第31話 ブランケット

「つーばさ、遊ぼーぜー」

 日曜日。家に黒江ちゃんがやってきた。

 遊ぶといっても中学に上がったくらいからそうであったが、一緒になにかするというよりは、同じ部屋で会話しながら思い思いに過ごす。

 二人でままごとやプロレスをした頃もあったが、成長するにつれ、趣味も時間の過ごし方も違ってきた。

「昼飯作るけど、冷やし中華いるー?」

「うん!」

 僕の幼馴染みの黒ギャル女子高生は手際よく調理をし始めた。

 姉は休日出勤の為、昼は適当に済ませようと思っていたところだった。

 やがて我が家の台所と食器を使って彩り豊かなサラダたっぷり冷やし中華を仕上げた黒江ちゃんが二人分運んできてくれたので僕は作業を中断して食事の支度をする。

「もうすっかり麦茶の季節だな」

「あはは。お姉ちゃんもそんなこと言ってたよ」

「美鳥さん今日何時頃帰ってくんの?」

「わかんない。夕方くらいかな」

「ふーん、じゃあそれまで二人っきりってわけだ」

「そうだね。ごちそうさま」

 涼やかな味を堪能して、食器を片付けると元の作業に戻る。

 畳の部屋のテーブルにノートPCを開いて、その横にはラノベ『永遠のシェフィールド』全巻。

「そのPCどしたん?」

「服部さんに借りたんだ」

「その本は国吉の?」

「ううん。改めて買ったよ」

「パソか本かどっちかにしろよ」

「読み比べしてるのー。もー、黒江ちゃん邪魔しないでー」

 PCで起動しているのは前作『季節を歌うプリンセス』。直見さんの初担当したエロゲである。前任の相武マイラの書いた、これまでの会社の作品と共に借りてきた。
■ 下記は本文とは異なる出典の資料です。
[src/design/pls_pkg.sv]
`default_nettype none
package pls_pkg;
	localparam int DW = 32;
	localparam int FB = 16;
	localparam int IN_W = 96;
	localparam int OUT_W = 104;
	localparam int CFG_IW = 3;

	localparam logic [CFG_IW-1:0] REG_KC = 3'd0;
	localparam logic [CFG_IW-1:0] REG_KI = 3'd1;
	localparam logic [CFG_IW-1:0] REG_KD = 3'd2;
	localparam logic [CFG_IW-1:0] REG_TF = 3'd3;
	localparam logic [CFG_IW-1:0] REG_LO = 3'd4;
	localparam logic [CFG_IW-1:0] REG_HI = 3'd5;
	localparam logic [CFG_IW-1:0] REG_MAN = 3'd6;
	localparam logic [CFG_IW-1:0] REG_FLAGS = 3'd7;

	localparam logic signed [DW-1:0] SMAX = {1'b0, {(DW-1){1'b1}}};
	localparam logic signed [DW-1:0] SMIN = {1'b1, {(DW-1){1'b0}}};

	// multiplier operand pairs
	typedef enum logic [2:0] {
		MS_NONE, MS_KC_E, MS_TF_LD, MS_KD_DP, MS_KI_DT, MS_KIDT_ES
	} msel_t;

	typedef enum logic [3:0] {
		ACT_NONE, ACT_LOAD, ACT_HOLD, ACT_CAP_P, ACT_MANUAL, ACT_CAP_TD, ACT_CAP_KD,
		ACT_CAP_KI, ACT_CAP_INC, ACT_DIV_INIT, ACT_DIV_STEP, ACT_CAP_D, ACT_INTEG,
		ACT_FINISH
	} act_t;

	typedef struct packed {
		msel_t msel;
		act_t  act;
	} cmd_t;

	typedef struct packed {
		logic dt_zero;
		logic manual;
		logic div_last;
	} stat_t;

	function automatic logic signed [DW-1:0] sat66(input logic signed [65:0] x);
		logic signed [DW-1:0] r;
		if (x > 66'(SMAX)) r = SMAX;
		else if (x < 66'(SMIN)) r = SMIN;
		else r = x[DW-1:0];
		return r;
	endfunction

	// high limit tested first
	function automatic logic signed [DW-1:0] clamp36(input logic signed [35:0] x,
		input logic signed [DW-1:0] lo, input logic signed [DW-1:0] hi);
		logic signed [DW-1:0] r;
		if (x > 36'(hi)) r = hi;
		else if (x < 36'(lo)) r = lo;
		else r = x[DW-1:0];
		return r;
	endfunction
endpackage
`default_nettype wire

[src/design/pls_ctrl.sv]
`default_nettype none
module pls_ctrl (
	input  wire logic          clk,
	input  wire logic          arst_n,
	input  wire logic          s_tvalid,
	output logic               s_tready,
	output logic               m_tvalid,
	input  wire logic          m_tready,
	input  wire pls_pkg::stat_t stat,
	output pls_pkg::cmd_t      cmd
);
	typedef enum logic [3:0] {
		S_IDLE, S_CHECK, S_P, S_MAN, S_TD, S_KD, S_KI, S_INC_M, S_INC,
		S_DIVI, S_DIV, S_CAPD, S_UPD, S_FIN
	} state_t;

	state_t state_q;
	logic out_free;
	logic load_out;

	assign out_free = !m_tvalid || m_tready;
	assign s_tready = (state_q == S_IDLE);
	// the result register takes a new beat on these actions
	assign load_out = (cmd.act == pls_pkg::ACT_HOLD) || (cmd.act == pls_pkg::ACT_MANUAL)
		|| (cmd.act == pls_pkg::ACT_FINISH);

	always_comb begin
		cmd.msel = pls_pkg::MS_NONE;
		cmd.act = pls_pkg::ACT_NONE;
		case (state_q)
			S_IDLE: begin
				if (s_tvalid) cmd.act = pls_pkg::ACT_LOAD;
			end
			S_CHECK: begin
				if (stat.dt_zero) begin
					if (out_free) cmd.act = pls_pkg::ACT_HOLD;
				end else begin
					cmd.msel = pls_pkg::MS_KC_E;
				end
			end
			S_P: begin
				cmd.act = pls_pkg::ACT_CAP_P;
				if (!stat.manual) cmd.msel = pls_pkg::MS_TF_LD;
			end
			S_MAN: begin
				if (out_free) cmd.act = pls_pkg::ACT_MANUAL;
			end
			S_TD: begin
				cmd.act = pls_pkg::ACT_CAP_TD;
				cmd.msel = pls_pkg::MS_KD_DP;
			end
			S_KD: begin
				cmd.act = pls_pkg::ACT_CAP_KD;
				cmd.msel = pls_pkg::MS_KI_DT;
			end
			S_KI: cmd.act = pls_pkg::ACT_CAP_KI;
			S_INC_M: cmd.msel = pls_pkg::MS_KIDT_ES;
			S_INC: cmd.act = pls_pkg::ACT_CAP_INC;
			S_DIVI: cmd.act = pls_pkg::ACT_DIV_INIT;
			S_DIV: cmd.act = pls_pkg::ACT_DIV_STEP;
			S_CAPD: cmd.act = pls_pkg::ACT_CAP_D;
			S_UPD: cmd.act = pls_pkg::ACT_INTEG;
			S_FIN: begin
				if (out_free) cmd.act = pls_pkg::ACT_FINISH;
			end
			default: ;
		endcase
	end

	always_ff @(posedge clk or negedge arst_n) begin
		if (!arst_n) begin
			state_q <= S_IDLE;
			m_tvalid <= 1'b0;
		end else begin
			if (load_out) m_tvalid <= 1'b1;
			else if (m_tvalid && m_tready) m_tvalid <= 1'b0;
			case (state_q)
				S_IDLE: if (s_tvalid) state_q <= S_CHECK;
				S_CHECK: begin
					if (stat.dt_zero) begin
						if (out_free) state_q <= S_IDLE;
					end else begin
						state_q <= S_P;
					end
				end
				S_P: state_q <= stat.manual ? S_MAN : S_TD;
				S_MAN: begin
					if (out_free) state_q <= S_IDLE;
				end
				S_TD: state_q <= S_KD;
				S_KD: state_q <= S_KI;
				S_KI: state_q <= S_INC_M;
				S_INC_M: state_q <= S_INC;
				S_INC: state_q <= S_DIVI;
				S_DIVI: state_q <= S_DIV;
				S_DIV: if (stat.div_last) state_q <= S_CAPD;
				S_CAPD: state_q <= S_UPD;
				S_UPD: state_q <= S_FIN;
				S_FIN: begin
					if (out_free) state_q <= S_IDLE;
				end
				default: state_q <= S_IDLE;
			endcase
		end
	end
endmodule
`default_nettype wire

[config.mk]
export PLATFORM = sky130hd
export DESIGN_NAME = pls_ctrl
export DESIGN_NICKNAME = d
export VERILOG_FILES = /design/src/design/pls_pkg.sv /design/src/design/pls_ctrl.sv
export SDC_FILE = /design/constraint.sdc
export NUM_CORES = 1
export LEC_CHECK = 0
export BUFFER_PORTS_ARGS = -buffer_cell sky130_fd_sc_hd__buf_4
export CAP_MARGIN = 20
export CORE_AREA = 2 2 39 41
export DETAILED_ROUTE_END_ITERATION = 8
export DIE_AREA = 0 0 41 43
export GPL_TIMING_DRIVEN = 0
export PLACE_DENSITY = 0.62
export SYNTH_ARGS = -nofsm -noshare
export SYNTH_HDL_FRONTEND = slang
export SYNTH_SLANG_ARGS = --single-unit
[constraint.sdc]
create_clock -name clk -period 1.92 [get_ports clk]
set_clock_uncertainty 0.2 [all_clocks]
set_input_delay 0.384 -clock clk [delete_from_list [all_inputs] [get_ports clk]]
set_output_delay 0.384 -clock clk [all_outputs]
set_load 0.1 [all_outputs]
======== After elaboration in Yosys (flattened, before gate mapping) ========
Cells that the tools add are included.
word-level totals
  bits in registers ....................... 5
  input bits .............................. 7
  output and inout port bits .............. 9
  logic and storage cells ................. 46
cells by class
  equal/unequal tests ..................... 18
  multiplexer cells ....................... 17
  reduce and logical (&&, ||, !) cells .... 9
operator list
  operator              count
  $pmux W4 S13          2
  $eq A4 B4 Y1 const B  7
  $mux W4               6
  $eq A4 B3 Y1 const B  5
  $pmux W3 S5           1
  $eq A4 B2 Y1 const B  3
  $mux W3               2
  $eq A4 B1 Y1 const B  1
  $logic_not A4 Y1      1
  $mux W1               4
  $mux W2               2
  $ne A2 B2 Y1 const B  2
  $logic_or A1 B1 Y1    3
  $reduce_and A2 Y1     1
  $reduce_bool A2 Y1    1
  $reduce_or A2 Y1      1
  $logic_and A1 B1 Y1   1
  $logic_not A1 Y1      1

======== Depth between registers and ports, before layout ========
Gate-level depths: netlist of run 1.
  depth after elaboration ................. 9
  gate-level depth with buffers ........... 6

======== Least setup slack after synthesis of run 1 ========
No wires, ideal clock.
  path type ............................... register to output
  start ................................... register state_q[3]
  end ..................................... output port s_tready
  data arrival time ....................... 3.617 ns
  required time ........................... 1.336 ns
  path slack .............................. -2.281 ns
  stages on the path, launching flop included .. 4
  buffers on the path ..................... 2
  path through ............................ dfrtp_1 buf_2 clkbuf_1 nor4_1
between the ends
  cells in the longest elaborated chain, start to end .. 1
ends and longest elaborated chain
  item                      line            source
  start: declaration        pls_ctrl.sv:17  state_t state_q;
  start signal: assignment  pls_ctrl.sv:86  S_P: state_q <= stat.manual ? S_MAN : S_TD;
  $logic_not A4 Y1          pls_ctrl.sv:22  assign s_tready = (state_q == S_IDLE);
  end: declaration          pls_ctrl.sv:6   output logic s_tready,
Every way passes these cells.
 黒江ちゃんに反抗した報復を受けながら、テキストを読み比べる。

(早坂くんは全然違和感がなかったって言ってた。まるで同じ人が書いたみたいに)

 本当にそうなのか、またそうであるならラノベと比べたらどうなのか。

 気になりだしたら居ても立ってもいられず、ここのところ寝る暇も惜しんで検証を続けている。

 なにせラノベを読むのは時間がかかるが、エロゲはそれ以上に時間がかかる。平均プレイ時間が八時間以上のものもザラであるので、時間はいくらあっても足りない。
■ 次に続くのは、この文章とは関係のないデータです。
==> src/hw/rtl/rsa_div.sv <==
`timescale 1ns / 1ps
// ----------------------------------------------------------------------------
// rsa_div: restoring divider for the softmax normalization
// Rounds e/sum into Q0.16 one quotient bit per cycle, saturated at 65535.
// ----------------------------------------------------------------------------
module rsa_div (
  input  logic                      clk,
  input  logic                      rst,
  input  logic                      start,
  input  logic [rsa_pkg::EXP_W-1:0] e,
  input  logic [rsa_pkg::SUM_W-1:0] sum,
  output logic                      done,
  output logic [15:0]               p
);

  localparam int NW = rsa_pkg::NUM_W;
  localparam int SW = rsa_pkg::SUM_W;

  logic [NW-1:0]       num;
  logic [NW-1:0]       quo;
  logic [SW-1:0]       rem;
  logic [SW-1:0]       den;
  logic [$clog2(NW):0] cnt;
  logic                busy;
  logic [SW:0]         rem_s;
  logic                fits;

  assign rem_s = {rem, num[NW-1]};
  assign fits  = rem_s >= {1'b0, den};

  always_ff @(posedge clk) begin
    if (rst) begin
      busy <= 1'b0;
      done <= 1'b0;
      cnt  <= '0;
    end else begin
      done <= 1'b0;
      if (start) begin
        busy <= 1'b1;
        cnt  <= '0;
        den  <= sum;
        rem  <= '0;
        quo  <= '0;
        num  <= NW'({e, 16'b0}) + NW'(sum >> 1);
      end else if (busy) begin
        num <= {num[NW-2:0], 1'b0};
        quo <= {quo[NW-2:0], fits};
        rem <= fits ? SW'(rem_s - {1'b0, den}) : rem_s[SW-1:0];
        cnt <= cnt + 1'b1;
        if (cnt == ($clog2(NW)+1)'(NW - 1)) begin
          busy <= 1'b0;
          done <= 1'b1;
        end
      end
    end
  end

  assign p = (|quo[NW-1:16]) ? 16'hFFFF : quo[15:0];

endmodule

==> config.mk <==
export PLATFORM = sky130hd
export DESIGN_NAME = relu_softmax_activation
export DESIGN_NICKNAME = d
export VERILOG_FILES = /design/src/hw/rtl/rsa_pkg.sv /design/src/hw/rtl/relu_softmax_activation.sv /design/src/hw/rtl/rsa_ram.sv /design/src/hw/rtl/rsa_exp.sv /design/src/hw/rtl/rsa_div.sv
export SDC_FILE = /design/constraint.sdc
export NUM_CORES = 2
export LEC_CHECK = 0
export BUFFER_PORTS_ARGS = -buffer_cell sky130_fd_sc_hd__buf_2
export CAP_MARGIN = 20
export CORE_MARGIN = 8
export CORE_UTILIZATION = 50
export CTS_BUF_LIST = sky130_fd_sc_hd__clkbuf_16
export DETAILED_ROUTE_END_ITERATION = 8
export PLACE_DENSITY = 0.68
export SETUP_SLACK_MARGIN = 0.05
export SLEW_MARGIN = 10
export SYNTH_ARGS = -nofsm -noshare
export SYNTH_HDL_FRONTEND = slang
export SYNTH_HIERARCHICAL = 1
export SYNTH_SLANG_ARGS = --single-unit
==> constraint.sdc <==
create_clock -name clk -period 11 [get_ports clk]
set_input_delay 1.1 -clock clk [delete_from_list [all_inputs] [get_ports clk]]
set_output_delay 1.1 -clock clk [all_outputs]
set_load 0.02 [all_outputs]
 片耳だけイヤフォンをつけてマウスをクリックし続けた。

「なんでそこまでしてやるんだよ、お前の仕事じゃないだろ」

 黒江ちゃんが茶々を入れてくる。

「直見さんがスランプなんだよ」

「だから?」

「助けてあげなきゃ。書けなくて苦しんでいるのなら」

「おせっかいなんじゃねーの?」

(そうかも知れない)

 その思いは指摘されるまでもなくあのラブホ取材のときから抱いていた。直見さんが見せた明確な拒絶の意志に、その苛立ちの理由も知らずに余計なことをして刺激してしまうことは、はばかられた。
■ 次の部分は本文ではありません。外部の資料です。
`src/rtl/bdeq_pkg.sv`:
```
// shared types and constants of the bounded double-ended queue
package bdeq_pkg;

	localparam int DATA_W       = 32;
	localparam int OPC_W        = 3;
	localparam int STS_W        = 2;
	localparam int CAPACITY_DEF = 32;
	localparam int S_TDATA_W    = 40;
	localparam int M_TDATA_W    = 40;

	typedef enum logic [OPC_W-1:0] {
		OP_PUSH_FRONT = 3'd0,
		OP_PUSH_BACK  = 3'd1,
		OP_POP_FRONT  = 3'd2,
		OP_POP_BACK   = 3'd3,
		OP_LIST       = 3'd4
	} opcode_t;

	typedef enum logic [STS_W-1:0] {
		STS_OK    = 2'd0,
		STS_EMPTY = 2'd1,
		STS_FULL  = 2'd2
	} status_t;

	// controller to datapath
	typedef struct packed {
		logic    latch;       // capture the incoming request
		logic    push;        // write the word, move pointers
		logic    pop;         // read the end slot, move pointers
		logic    list_start;  // read the front slot
		logic    list_step;   // read the next slot of the walk
		logic    load;        // load the output register
		status_t status;
		logic    with_data;   // word comes from the store read port
		logic    last;
	} cmd_t;

	// datapath to controller
	typedef struct packed {
		logic [OPC_W-1:0] op;
		logic             full;
		logic             empty;
		logic             list_last;
		logic             out_free;
	} sts_t;

endpackage

```
`src/rtl/bdeq_ram.sv`:
```
// generic single write port, single registered read port ram
module bdeq_ram #(
	parameter int WIDTH = 32,
	parameter int DEPTH = 32
) (
	input  logic                     clk,
	input  logic                     wr_en,
	input  logic [$clog2(DEPTH)-1:0] wr_addr,
	input  logic [WIDTH-1:0]         wr_data,
	input  logic                     rd_en,
	input  logic [$clog2(DEPTH)-1:0] rd_addr,
	output logic [WIDTH-1:0]         rd_data
);

	logic [WIDTH-1:0] mem_q [DEPTH];

	always_ff @(posedge clk) begin
		if (wr_en) begin
			mem_q[wr_addr] <= wr_data;
		end
		if (rd_en) begin
			rd_data <= mem_q[rd_addr];
		end
	end

endmodule

```
`src/rtl/bdeq_dp.sv`:
```
// datapath: request latch, ring pointers, element store and output register
module bdeq_dp #(
	parameter int CAPACITY = bdeq_pkg::CAPACITY_DEF
) (
	input  logic                         clk,
	input  logic                         arst_n,
	input  logic [bdeq_pkg::OPC_W-1:0]   opcode,
	input  logic [bdeq_pkg::DATA_W-1:0]  value,
	input  bdeq_pkg::cmd_t               cmd,
	output bdeq_pkg::sts_t               sts,
	output logic                         out_valid,
	input  logic                         out_ready,
	output logic [bdeq_pkg::STS_W-1:0]   out_status,
	output logic [bdeq_pkg::DATA_W-1:0]  out_word,
	output logic                         out_last
);

	import bdeq_pkg::*;

	localparam int IW = $clog2(CAPACITY);
	localparam int CW = $clog2(CAPACITY + 1);
	localparam logic [IW-1:0] LAST_SLOT = IW'(CAPACITY - 1);
	localparam logic [IW:0]   CAP_W     = (IW + 1)'(CAPACITY);

	logic [OPC_W-1:0]  req_op_q;
	logic [DATA_W-1:0] req_val_q;
	logic [IW-1:0]     front_q;
	logic [CW-1:0]     count_q;
	logic [IW-1:0]     list_off_q;
	logic              out_valid_q;
	logic [STS_W-1:0]  out_status_q;
	logic [DATA_W-1:0] out_word_q;
	logic              out_last_q;

	logic [IW-1:0]     front_inc;
	logic [IW-1:0]     front_dec;
	logic [IW-1:0]     back_wr;
	logic [IW-1:0]     back_rd;
	logic [IW-1:0]     next_off;
	logic              wr_en;
	logic [IW-1:0]     wr_addr;
	logic              rd_en;
	logic [IW-1:0]     rd_addr;
	logic [DATA_W-1:0] rd_data;

	// ring slot at an offset from a base, offset below capacity
	function automatic logic [IW-1:0] slot(input logic [IW-1:0] base,
		input logic [IW-1:0] off);
		logic [IW:0] sum;
		sum = {1'b0, base} + {1'b0, off};
		if (sum >= CAP_W) begin
			sum = sum - CAP_W;
		end
		return sum[IW-1:0];
	endfunction

	assign front_inc = (front_q == LAST_SLOT) ? '0 : front_q + 1'b1;
	assign front_dec = (front_q == '0) ? LAST_SLOT : front_q - 1'b1;
	assign back_wr   = slot(front_q, count_q[IW-1:0]);
	assign back_rd   = slot(front_q, count_q[IW-1:0] - 1'b1);
	assign next_off  = list_off_q + 1'b1;

	assign wr_en   = cmd.push;
	assign wr_addr = (req_op_q == OP_PUSH_FRONT) ? front_dec : back_wr;

	assign rd_en = cmd.pop || cmd.list_start || cmd.list_step;

	always_comb begin
		if (cmd.list_step) begin
			rd_addr = slot(front_q, next_off);
		end else if (cmd.pop && req_op_q == OP_POP_BACK) begin
			rd_addr = back_rd;
		end else begin
			rd_addr = front_q;
		end
	end

	bdeq_ram #(
		.WIDTH (DATA_W),
		.DEPTH (CAPACITY)
	) u_store (
		.clk     (clk),
		.wr_en   (wr_en),
		.wr_addr (wr_addr),
		.wr_data (req_val_q),
		.rd_en   (rd_en),
		.rd_addr (rd_addr),
		.rd_data (rd_data)
	);

	always_ff @(posedge clk) begin
		if (cmd.latch) begin
			req_op_q  <= opcode;
			req_val_q <= value;
		end
		if (cmd.list_start) begin
			list_off_q <= '0;
		end else if (cmd.list_step) begin
			list_off_q <= next_off;
		end
		if (cmd.load) begin
			out_status_q <= cmd.status;
			out_word_q   <= cmd.with_data ? rd_data : '0;
			out_last_q   <= cmd.last;
		end
	end

	always_ff @(posedge clk or negedge arst_n) begin
		if (!arst_n) begin
			front_q     <= '0;
			count_q     <= '0;
			out_valid_q <= 1'b0;
		end else begin
			if (cmd.push) begin
				count_q <= count_q + 1'b1;
				if (req_op_q == OP_PUSH_FRONT) begin
					front_q <= front_dec;
				end
			end else if (cmd.pop) begin
				count_q <= count_q - 1'b1;
				if (req_op_q == OP_POP_FRONT) begin
					front_q <= front_inc;
				end
			end
			if (cmd.load) begin
				out_valid_q <= 1'b1;
			end else if (out_ready) begin
				out_valid_q <= 1'b0;
			end
		end
	end

	assign sts.op        = req_op_q;
	assign sts.full      = (count_q == CW'(CAPACITY));
	assign sts.empty     = (count_q == '0);
	assign sts.list_last = ((CW'(list_off_q) + CW'(1)) == count_q);
	assign sts.out_free  = !out_valid_q || out_ready;

	assign out_valid  = out_valid_q;
	assign out_status = out_status_q;
	assign out_word   = out_word_q;
	assign out_last   = out_last_q;

endmodule

```
`src/rtl/bdeq_ctrl.sv`:
```
// controller state machine sequencing one request at a time
module bdeq_ctrl (
	input  logic           clk,
	input  logic           arst_n,
	input  logic           in_valid,
	output logic           in_ready,
	input  bdeq_pkg::sts_t sts,
	output bdeq_pkg::cmd_t cmd
);

	import bdeq_pkg::*;

	typedef enum logic [3:0] {
		S_IDLE = 4'b0001,
		S_EXEC = 4'b0010,
		S_POP  = 4'b0100,
		S_LIST = 4'b1000
	} state_t;

	state_t state_q;
	state_t state_d;

	always_comb begin
		state_d        = state_q;
		cmd            = '0;
		cmd.status     = STS_OK;
		in_ready       = 1'b0;
		unique case (state_q)
			S_IDLE: begin
				in_ready  = 1'b1;
				cmd.latch = in_valid;
				if (in_valid) begin
					state_d = S_EXEC;
				end
			end
			S_EXEC: begin
				unique case (sts.op) inside
					OP_PUSH_FRONT, OP_PUSH_BACK: begin
						if (sts.out_free) begin
							cmd.load   = 1'b1;
							cmd.last   = 1'b1;
							cmd.push   = !sts.full;
							cmd.status = sts.full ? STS_FULL : STS_OK;
							state_d    = S_IDLE;
						end
					end
					OP_POP_FRONT, OP_POP_BACK: begin
						if (sts.empty) begin
							if (sts.out_free) begin
								cmd.load   = 1'b1;
								cmd.last   = 1'b1;
								cmd.status = STS_EMPTY;
								state_d    = S_IDLE;
							end
						end else begin
							cmd.pop = 1'b1;
							state_d = S_POP;
						end
					end
					OP_LIST: begin
						if (sts.empty) begin
							if (sts.out_free) begin
								cmd.load   = 1'b1;
								cmd.last   = 1'b1;
								cmd.status = STS_EMPTY;
								state_d    = S_IDLE;
							end
						end else begin
							cmd.list_start = 1'b1;
							state_d        = S_LIST;
						end
					end
					default: begin
						state_d = S_IDLE;
					end
				endcase
			end
			S_POP: begin
				if (sts.out_free) begin
					cmd.load      = 1'b1;
					cmd.with_data = 1'b1;
					cmd.last      = 1'b1;
					state_d       = S_IDLE;
				end
			end
			S_LIST: begin
				if (sts.out_free) begin
					cmd.load      = 1'b1;
					cmd.with_data = 1'b1;
					cmd.last      = sts.list_last;
					cmd.list_step = !sts.list_last;
					if (sts.list_last) begin
						state_d = S_IDLE;
					end
				end
			end
			default: begin
				state_d = S_IDLE;
			end
		endcase
	end

	always_ff @(posedge clk or negedge arst_n) begin
		if (!arst_n) begin
			state_q <= S_IDLE;
		end else begin
			state_q <= state_d;
		end
	end

endmodule

```
`src/rtl/bounded_double_ended_queue.sv`:
```
// top level of the bounded double-ended queue of signed 32-bit words
//
// usage
// - slave channel (s_*) takes one request per handshake: push front, push
//   back, pop front, pop back or list; any other opcode is dropped silently
// - master channel (m_*) returns results; m_tlast marks the final result of
//   a request, and every push or pop yields exactly one result
// - a list request streams the held words front to back, one per cycle while
//   m_tready stays high, or one empty-status result when nothing is held
// - the controller latches a request in idle and acts on it in exec; a pop
//   or a list starts its read of the element store there, and the word then
//   leaves from the pop or list state behind the registered read port, while
//   a push result or an empty status is loaded into the output register in exec
// - one request is worked on at a time; s_tready rises again once the last
//   result of the previous request sits in the output register
// - when the receiver stalls, the output register holds its result and the
//   controller waits with the next one; nothing is dropped
// - reset empties the queue (front pointer and count cleared); the store
//   contents are left undefined, and no clearing pass is needed
module bounded_double_ended_queue #(
	parameter int CAPACITY = bdeq_pkg::CAPACITY_DEF
) (
	input  logic                          clk,
	input  logic                          arst_n,
	input  logic                          s_tvalid,
	output logic                          s_tready,
	input  logic [bdeq_pkg::S_TDATA_W-1:0] s_tdata,  // opcode[2:0], value[34:3], zero pad
	output logic                          m_tvalid,
	input  logic                          m_tready,
	output logic [bdeq_pkg::M_TDATA_W-1:0] m_tdata,  // status[1:0], word[33:2], zero pad
	output logic                          m_tlast
);

	import bdeq_pkg::*;

	cmd_t              cmd;
	sts_t              sts;
	logic [OPC_W-1:0]  opcode;
	logic [DATA_W-1:0] value;
	logic [STS_W-1:0]  status;
	logic [DATA_W-1:0] word;

	// request unpacking
	assign opcode = s_tdata[OPC_W-1:0];
	assign value  = s_tdata[OPC_W +: DATA_W];

	bdeq_ctrl u_ctrl (
		.clk      (clk),
		.arst_n   (arst_n),
		.in_valid (s_tvalid),
		.in_ready (s_tready),
		.sts      (sts),
		.cmd      (cmd)
	);

	bdeq_dp #(
		.CAPACITY (CAPACITY)
	) u_dp (
		.clk        (clk),
		.arst_n     (arst_n),
		.opcode     (opcode),
		.value      (value),
		.cmd        (cmd),
		.sts        (sts),
		.out_valid  (m_tvalid),
		.out_ready  (m_tready),
		.out_status (status),
		.out_word   (word),
		.out_last   (m_tlast)
	);

	// result packing, status in the low bits
	assign m_tdata = {{(M_TDATA_W - STS_W - DATA_W){1'b0}}, word, status};

`ifndef SYNTHESIS
	// a push never writes into a full store
	assert property (@(posedge clk) disable iff (!arst_n) cmd.push |-> !sts.full)
		else $error("push issued while queue full");

	// pops and list walks only start on a non-empty queue
	assert property (@(posedge clk) disable iff (!arst_n)
		(cmd.pop || cmd.list_start) |-> !sts.empty)
		else $error("store read started on empty queue");

	// a pending result is never overwritten
	assert property (@(posedge clk) disable iff (!arst_n) cmd.load |-> sts.out_free)
		else $error("output register overwritten");

	// the list walk stops at the last held element
	assert property (@(posedge clk) disable iff (!arst_n)
		cmd.list_step |-> !sts.list_last)
		else $error("list walk ran past the back");
`endif

endmodule
```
 だが、同時に、なんとかしないといけない義憤に駆られてもいた。

 シナリオが遅れるようであれば、スタッフ全員が困ることになるのだ。

(だから、直見さん、あなたは書かなきゃいけない……書かなきゃ……)

 思いとは裏腹に、満腹になったからかまぶたが重い。視界が揺れる。

「……あーあ。あんな変人放っときゃいいだろうが……そんな暇があるならあたしを構えよー、バカ翼……」

 黒江ちゃんの罵倒を子守歌に、僕は意識を手放した。

「ふぁはっ……? ありぇりぇ、僕いつのまにか眠って……」

 目覚めたときには外はすっかり日も暮れていて、黒江ちゃんもいなくなっていた。

(あ……ブランケット)

 代わりにあったのは書き置きと、肩にかけられた薄いブランケット。

(ありがとう。ごめんね。黒江ちゃん)

 一人で寝てしまった僕をそっとしておいてくれた優しい幼馴染みに感謝しつつ、僕は電気を点けて再びPCの画面とにらめっこを始めるのだった。